Meeting Long-Term Needs:
A parent asked me recently what alternatives there are to rewards and punishments. "I have found myself 'bargaining' with my 2-year-old to get him to do things, mostly eat," she wrote. While she found consequences and rewards "effective," she wondered if there are other ways to handle these situations.
When I hear parents - or parenting experts - say that consequences are effective, I often wonder what they mean by "effective." In this context, I believe what we usually mean is that we get compliance from children - they do what we tell them to do - at least for a while. Although we might feel some relief in the moment, I seriously doubt that compliance meets our own - or our children's - long-term needs. Both the goal (compliance) and the means (rewards and consequences) come at a price. They not only involve fear, guilt, shame, or desire for reward, but they are also often accompanied by anger or resentment. And because rewards and consequences are extrinsic motivations, we become dependent on them and lose touch with our intrinsic motivation to meet our own and others' needs.1
I believe that human beings are more joyfully motivated by an intrinsic desire to meet our own and other people's needs.
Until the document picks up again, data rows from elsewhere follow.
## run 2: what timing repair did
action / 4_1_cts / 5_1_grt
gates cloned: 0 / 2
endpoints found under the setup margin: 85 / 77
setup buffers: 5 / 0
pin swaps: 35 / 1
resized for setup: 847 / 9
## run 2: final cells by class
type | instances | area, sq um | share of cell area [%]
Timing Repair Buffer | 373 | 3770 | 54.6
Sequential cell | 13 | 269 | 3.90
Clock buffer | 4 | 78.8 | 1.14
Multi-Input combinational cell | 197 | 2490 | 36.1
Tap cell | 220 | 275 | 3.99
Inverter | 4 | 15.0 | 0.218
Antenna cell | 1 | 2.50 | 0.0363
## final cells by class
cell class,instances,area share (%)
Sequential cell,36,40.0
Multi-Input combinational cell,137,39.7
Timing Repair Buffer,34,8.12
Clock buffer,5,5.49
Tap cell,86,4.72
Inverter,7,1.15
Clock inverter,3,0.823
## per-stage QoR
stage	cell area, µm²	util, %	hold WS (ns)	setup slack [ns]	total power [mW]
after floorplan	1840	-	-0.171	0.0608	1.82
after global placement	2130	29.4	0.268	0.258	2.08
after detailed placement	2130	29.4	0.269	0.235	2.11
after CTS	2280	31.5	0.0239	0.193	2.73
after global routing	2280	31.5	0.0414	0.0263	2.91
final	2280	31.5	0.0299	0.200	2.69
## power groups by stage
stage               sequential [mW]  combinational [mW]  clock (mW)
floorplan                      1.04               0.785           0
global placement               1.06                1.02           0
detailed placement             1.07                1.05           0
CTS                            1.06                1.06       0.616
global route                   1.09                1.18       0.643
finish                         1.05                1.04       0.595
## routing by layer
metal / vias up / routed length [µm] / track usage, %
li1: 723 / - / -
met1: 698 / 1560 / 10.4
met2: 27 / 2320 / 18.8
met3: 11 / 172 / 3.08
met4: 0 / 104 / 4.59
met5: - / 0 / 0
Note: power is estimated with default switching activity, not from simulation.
This is a key premise of the Nonviolent Communication2 parenting practice I embrace. Instead of focusing on authority and discipline, NVC teaches that trusting relationships are built through attentiveness to everyone's feelings and needs.3
In accordance with NVC philosophy, recurrent parenting challenges can be addressed by paying as much attention as possible to everyone's long-term needs. This may take more time in the moment because it means going beyond the present problem and remembering what matters to us most in the big picture. Yet it is time I want to invest. I believe in the long run I will harvest deeper connection, trust, and harmony in my family - and powerful life-skills for my child. I believe that these are the goals that most parents aspire to, and that they are sweeter than mere compliance.
In practicing NVC in the conflict over eating with this parent's young son, for example, I would begin with the premise that some needs of his are not being met. Even with a pre-verbal toddler or a child not used to NVC language, we can still discover his needs.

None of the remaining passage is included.